WHAT YOU ARE ASKED TO DO:
Look for the line that has "nand4_1: 77" in the material below; please repeat it and every line after it, exactly, up to and including the line that has "368 | 3.53 |", and nothing else.

DATA FOR THIS TASK:

------------------------------------------------------------

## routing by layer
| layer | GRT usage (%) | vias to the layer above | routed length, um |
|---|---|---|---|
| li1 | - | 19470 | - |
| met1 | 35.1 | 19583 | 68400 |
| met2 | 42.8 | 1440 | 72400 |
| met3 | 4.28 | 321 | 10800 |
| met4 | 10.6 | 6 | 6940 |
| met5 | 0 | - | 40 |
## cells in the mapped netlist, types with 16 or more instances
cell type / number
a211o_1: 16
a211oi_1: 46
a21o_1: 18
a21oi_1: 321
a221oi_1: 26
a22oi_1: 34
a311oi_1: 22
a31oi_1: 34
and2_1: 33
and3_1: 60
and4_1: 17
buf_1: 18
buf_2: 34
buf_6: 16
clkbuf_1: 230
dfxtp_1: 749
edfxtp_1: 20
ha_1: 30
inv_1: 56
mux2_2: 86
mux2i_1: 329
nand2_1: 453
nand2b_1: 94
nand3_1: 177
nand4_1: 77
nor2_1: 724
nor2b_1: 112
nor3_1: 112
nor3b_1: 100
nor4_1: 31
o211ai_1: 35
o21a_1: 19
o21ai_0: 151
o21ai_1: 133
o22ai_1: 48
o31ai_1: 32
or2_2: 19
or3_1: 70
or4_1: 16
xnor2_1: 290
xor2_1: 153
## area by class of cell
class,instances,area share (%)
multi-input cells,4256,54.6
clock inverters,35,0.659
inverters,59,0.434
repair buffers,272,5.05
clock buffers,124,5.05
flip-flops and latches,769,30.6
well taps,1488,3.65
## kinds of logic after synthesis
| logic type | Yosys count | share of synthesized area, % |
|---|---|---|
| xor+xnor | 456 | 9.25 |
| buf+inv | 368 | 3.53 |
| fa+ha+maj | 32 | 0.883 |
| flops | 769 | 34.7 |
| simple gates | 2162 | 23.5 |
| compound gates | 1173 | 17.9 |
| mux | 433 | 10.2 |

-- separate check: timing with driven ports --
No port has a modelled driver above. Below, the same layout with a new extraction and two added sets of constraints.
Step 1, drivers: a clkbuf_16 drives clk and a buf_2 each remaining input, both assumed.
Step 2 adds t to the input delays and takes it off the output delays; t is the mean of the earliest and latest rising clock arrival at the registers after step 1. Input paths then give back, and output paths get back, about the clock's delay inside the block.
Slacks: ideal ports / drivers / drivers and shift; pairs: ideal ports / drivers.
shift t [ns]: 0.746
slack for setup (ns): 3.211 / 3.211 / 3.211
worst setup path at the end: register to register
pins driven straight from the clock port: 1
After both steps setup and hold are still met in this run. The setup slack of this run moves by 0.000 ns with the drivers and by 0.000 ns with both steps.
What follows belongs to an exercise in optimizing a design on an open flow for small area, a short achievable clock period and few clock cycles per item; a production flow would make more cautious choices.
Where RTL was checked, it was by simulation tests only, not by an equivalence proof against the original.

lane 1:
==> module lp_div, before the edit <==
module lp_div (
    input  wire        clk,
    input  wire        rst,         
    input  wire        start,       
    input  wire        signed_op,   
    input  wire [31:0] dividend,    
    input  wire [31:0] divisor,     
    output wire        in_ready,
    output reg         done,
    output wire [31:0] quotient,
    output wire [31:0] remainder,
    output wire        dz,          
    output wire        ov           
);
    reg        a_vld;
    reg [31:0] a_dvd;       
    reg [31:0] a_dsr;       
    reg        a_nq, a_nr, a_dz, a_ov;
    reg        b_busy;      
    reg [4:0]  b_cnt;       
    reg [31:0] b_rem;       
    reg [31:0] b_d;         
    reg [31:0] b_q;         
    reg        b_nq, b_nr, b_dz, b_ov;
    wire load = a_vld & ~b_busy;
    assign in_ready = ~a_vld | ~b_busy;
    wire        dvd_neg = signed_op & dividend[31];
    wire        dsr_neg = signed_op & divisor[31];
    function [5:0] lzc(input [31:0] x);
        integer i;
        begin
            lzc = 6'd32;
            for (i = 0; i < 32; i = i + 1)
                if (x[i]) lzc = 6'd31 - i[5:0];
        end
    endfunction
    wire [5:0] lz_a = lzc(a_dvd);
    wire [5:0] lz_d = lzc(a_dsr);
    wire [5:0] sh   = lz_d - lz_a;           
    wire       qz   = (lz_d < lz_a);          
    wire [31:0] d_al = a_dsr << sh[4:0];
    wire [32:0] diff = {1'b0, b_rem} - {1'b0, b_d};
    wire        fits = ~diff[32];
    always @(posedge clk) begin
        if (rst) begin
            a_vld  <= 1'b0;
            b_busy <= 1'b0;
            done   <= 1'b0;
        end else begin
            if (start & in_ready) begin
                a_vld <= 1'b1;
            end else if (load) begin
                a_vld <= 1'b0;
            end
            if (load) begin
                b_busy <= ~(qz | a_dz);
                done   <= qz | a_dz;
            end else if (b_busy) begin
                b_busy <= (b_cnt != 5'd0);
                done   <= (b_cnt == 5'd0);
            end else begin
                done   <= 1'b0;
            end
        end
        if (start & in_ready) begin
            a_dvd <= dvd_neg ? (32'd0 - dividend) : dividend;
            a_dsr <= dsr_neg ? (32'd0 - divisor)  : divisor;
            a_nq  <= dvd_neg ^ dsr_neg;
            a_nr  <= dvd_neg;
            a_dz  <= (divisor == 32'd0);
            a_ov  <= signed_op & (dividend == 32'h8000_0000) & (divisor == 32'hFFFF_FFFF);
        end
        if (load) begin
            b_rem <= a_dvd;
            b_d   <= d_al;
            b_q   <= {32{a_dz}};
            b_cnt <= sh[4:0];
            b_nq  <= a_nq;
            b_nr  <= a_nr;
            b_dz  <= a_dz;
            b_ov  <= a_ov;
        end else if (b_busy) begin
            if (fits) b_rem <= diff[31:0];
            b_d   <= {1'b0, b_d[31:1]};
            b_q   <= {b_q[30:0], fits};
            b_cnt <= b_cnt - 5'd1;
        end
    end
    assign quotient  = b_nq ? (32'd0 - b_q)   : b_q;
    assign remainder = b_nr ? (32'd0 - b_rem) : b_rem;
    assign dz = b_dz;
    assign ov = b_ov;
endmodule
Settings: LEC_CHECK=0, ABC_CLOCK_PERIOD_IN_PS=2000, CAP_MARGIN=20, CORE_MARGIN=2, CORE_UTILIZATION=40, SETUP_SLACK_MARGIN=2.8, SLEW_MARGIN=20; clock period 5.0 ns.
run.sh (not shown) runs the stock make flow with config.mk's settings and CLKGATE_MAP_FILE= SYNTH_SCRIPT=/design/flow/synth_recipe.tcl, a recipe that flattens the netlist after the stock synthesis.
Lane 1: flow completed, timing, DRC and antenna clean
Testbench counts of lane 1, summed over its fixed seeds: cycles 21,145, divs 3,200.
Background: an optimization exercise with open tools, aiming at small area. Do not read the settings as production practice.
Only simulation tests tie the RTL to the original design; equivalence was not proved.
Power is estimated from default activity; no workload was simulated.

## flow/design.v (module list and top-level ports; edited modules follow where they fit)
// module mod_decim: 6661 lines
// module md_fa: 4 lines
// module md_bx: 3 lines
// module md_bxn: 3 lines
// module md_ha: 4 lines
module mod_decim (
    input  wire        clk,
    input  wire        rst_n,         
    input  wire        en,            
    input  wire [2:0]  cfg_k,         
    input  wire [8:0]  cfg_d,         
    input  wire        cfg_fir,       
    input  wire [15:0] trim_gain,     
    input  wire [15:0] trim_offset,   
    input  wire        tap_we,        
    input  wire [3:0]  tap_addr,
    input  wire [15:0] tap_wdata,     
    input  wire        code_valid,
    input  wire [3:0]  code,
    output wire        smp_valid,
    output wire [23:0] smp_value,
    output wire [1:0]  smp_qual,
    output wire [15:0] smp_seq
);
  // ...
==> flow/run.sh <==
#!/bin/bash
# synth_recipe.tcl (not shown) runs the flow's synth.tcl, then flattens the netlist and writes it again
# the make line also repeats each setting of config.mk as NAME=value (left out here)
make -C /OpenROAD-flow-scripts/flow DESIGN_CONFIG=/design/flow/config.mk WORK_HOME=/design/flow/orfs CLKGATE_MAP_FILE= SYNTH_SCRIPT=/design/flow/synth_recipe.tcl finish
==> flow/config.mk <==
export PLATFORM = sky130hd
export DESIGN_NAME = mod_decim
export DESIGN_NICKNAME = mod_decim
export VERILOG_FILES = /design/flow/design.v
export SDC_FILE = /design/flow/constraint.sdc
export NUM_CORES = 8
export LEC_CHECK = 0
export CAP_MARGIN = 10
export CORE_MARGIN = 2
export CORE_UTILIZATION = 65
export CTS_BUF_LIST = sky130_fd_sc_hd__clkbuf_16
export CTS_CLUSTER_DIAMETER = 100
export CTS_CLUSTER_SIZE = 24
export PLACE_DENSITY = 0.8
export SLEW_MARGIN = 10
export SYNTH_HIERARCHICAL = 1
export SYNTH_MINIMUM_KEEP_SIZE = 0
==> flow/constraint.sdc <==
create_clock -name core_clock -period 24.0 [get_ports {clk}]
set_input_delay 4.8000 -clock core_clock [delete_from_list [all_inputs] [get_ports {clk}]]
set_output_delay 4.8000 -clock core_clock [all_outputs]
set_load 0.01 [all_outputs]
==> impl_metrics.env, run 1 <==
export IMPL_dr_wl_met2_um=130900
export IMPL_antenna_found_initial=11
export IMPL_power_uw=6605
export IMPL_seqCellArea_um2=30020
export IMPL_grt_pass1_vias=71387
export IMPL_reg2reg_depth=44
export IMPL_inv_count=306
export IMPL_synthXorXnorAreaFrac_pct=9.614
export IMPL_syn_area_per_cell_um2=11.54
export IMPL_insertion_delay_ns=0.76
export IMPL_ir_drop_mv=0.1448
export IMPL_synth_cells=8407
export IMPL_die_width_um=390.4
export IMPL_synth_nets=10088
export IMPL_buffer_area_share_pct=3.196
export IMPL_highest_layer="met5"
export IMPL_pg_seq_uw=2330
export IMPL_slew_viol_final=0
export IMPL_finalCriticalPeriod_ns=18.65
export IMPL_grt_busiest_layer="met2"
export IMPL_relSlewSlack_pct=14.73
export IMPL_synth_main_ff_cell="edfxtp_1"
export IMPL_cp_slowest_stage_delay_ns=0.79
export IMPL_grt_first_pass_wirelength_um=451000
export IMPL_synth_edf_count=802
export IMPL_cts_htree_levels=2
export IMPL_synthAdderAreaFrac_pct=31.77
export IMPL_yosysTopAreaCellShare_pct=29.42
export IMPL_power_density_nw_per_um2=64.88
export IMPL_seq_cell_count=1098
export IMPL_via_per_inst=6.841
export IMPL_final_core_util_pct=68.78
export IMPL_status="finished clean"
export IMPL_tap_cells=1930
export IMPL_p_sw_share_pct=39.99
export IMPL_cts_clk_slew_worst_paths_ns=0.09
==> run 2, diff against run 1 <==
==> flow/config.mk (replaced) <==
export PLATFORM = sky130hd
export DESIGN_NAME = mod_decim
export DESIGN_NICKNAME = mod_decim
export VERILOG_FILES = /design/flow/design.v
export SDC_FILE = /design/flow/constraint.sdc
export NUM_CORES = 8
export LEC_CHECK = 0
export CAP_MARGIN = 20
export CORE_MARGIN = 2
export CORE_UTILIZATION = 50
export CTS_BUF_LIST = sky130_fd_sc_hd__clkbuf_16
export CTS_CLUSTER_DIAMETER = 100
export CTS_CLUSTER_SIZE = 24
export PLACE_DENSITY = 0.6
export SLEW_MARGIN = 20
export SYNTH_HIERARCHICAL = 1
export SYNTH_MINIMUM_KEEP_SIZE = 0
==> run 2 against run 1 <==
  * Critical path depth did not move
  * Utilization fell by 15 points
  * Clock-buffer cell count rose by 4
  * Synthesized area did not move
  * Sequential cell count did not move
  * Via count fell by 3.8%
  * Power barely moved
  * Largest power group unchanged
  * Maximum frequency fell by 1.5%
  * Clock skew rose by 0.028 ns
  * Clock power rose by 6%
  * Largest cell class unchanged
  * Still clean on timing, DRC and antenna
  * Worst setup slack got worse by 0.28 ns
Source: an optimization exercise on an open RTL-to-GDS flow (aim: small area, a short achievable clock period and few clock cycles per item). Production flows keep margins and buffers that such runs may drop. RTL that was checked went through simulation tests only; none was proved equivalent to the original. Only the layout flow was run in run 2; the RTL was not checked for function there.

==> flow/design.v <==
module loop_law_bmul #(
    parameter NA = 16
) (
    input  signed [NA-1:0]  a,
    input         [15:0]    b,
    input         [NA+15:0] c,
    output        [NA+15:0] p
);
    localparam W = NA + 16;
    wire [16:0] bx = {b, 1'b0};
    reg  [W-1:0] acc, k;
    reg          neg, one, two;
    reg  [NA:0]  sel, pp;
    integer j;
    always @(*) begin
        k = {W{1'b0}};
        for (j = 0; j < 8; j = j + 1)
            k = k - ({{(W-1){1'b0}}, 1'b1} << (NA + 2*j));
        acc = c + k;
        for (j = 0; j < 8; j = j + 1) begin
            neg = bx[2*j+2] & ~(bx[2*j+1] & bx[2*j]);
            one = bx[2*j+1] ^ bx[2*j];
            two = (bx[2*j+2] & ~bx[2*j+1] & ~bx[2*j]) | (~bx[2*j+2] & bx[2*j+1] & bx[2*j]);
            sel = two ? {a, 1'b0} : one ? {a[NA-1], a} : {(NA+1){1'b0}};
            pp  = sel ^ {(NA+1){neg}};
            acc = acc + ({{(W-NA-1){1'b0}}, ~pp[NA], pp[NA-1:0]} << (2*j))
                      + ({{(W-1){1'b0}}, neg} << (2*j));
        end
    end
    assign p = acc;
endmodule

------------------------------------------------------------

ANSWER BOX:
nand4_1: 77
nor2_1: 724
nor2b_1: 112
nor3_1: 112
nor3b_1: 100
nor4_1: 31
o211ai_1: 35
o21a_1: 19
o21ai_0: 151
o21ai_1: 133
o22ai_1: 48
o31ai_1: 32
or2_2: 19
or3_1: 70
or4_1: 16
xnor2_1: 290
xor2_1: 153
## area by class of cell
class,instances,area share (%)
multi-input cells,4256,54.6
clock inverters,35,0.659
inverters,59,0.434
repair buffers,272,5.05
clock buffers,124,5.05
flip-flops and latches,769,30.6
well taps,1488,3.65
## kinds of logic after synthesis
| logic type | Yosys count | share of synthesized area, % |
|---|---|---|
| xor+xnor | 456 | 9.25 |
| buf+inv | 368 | 3.53 |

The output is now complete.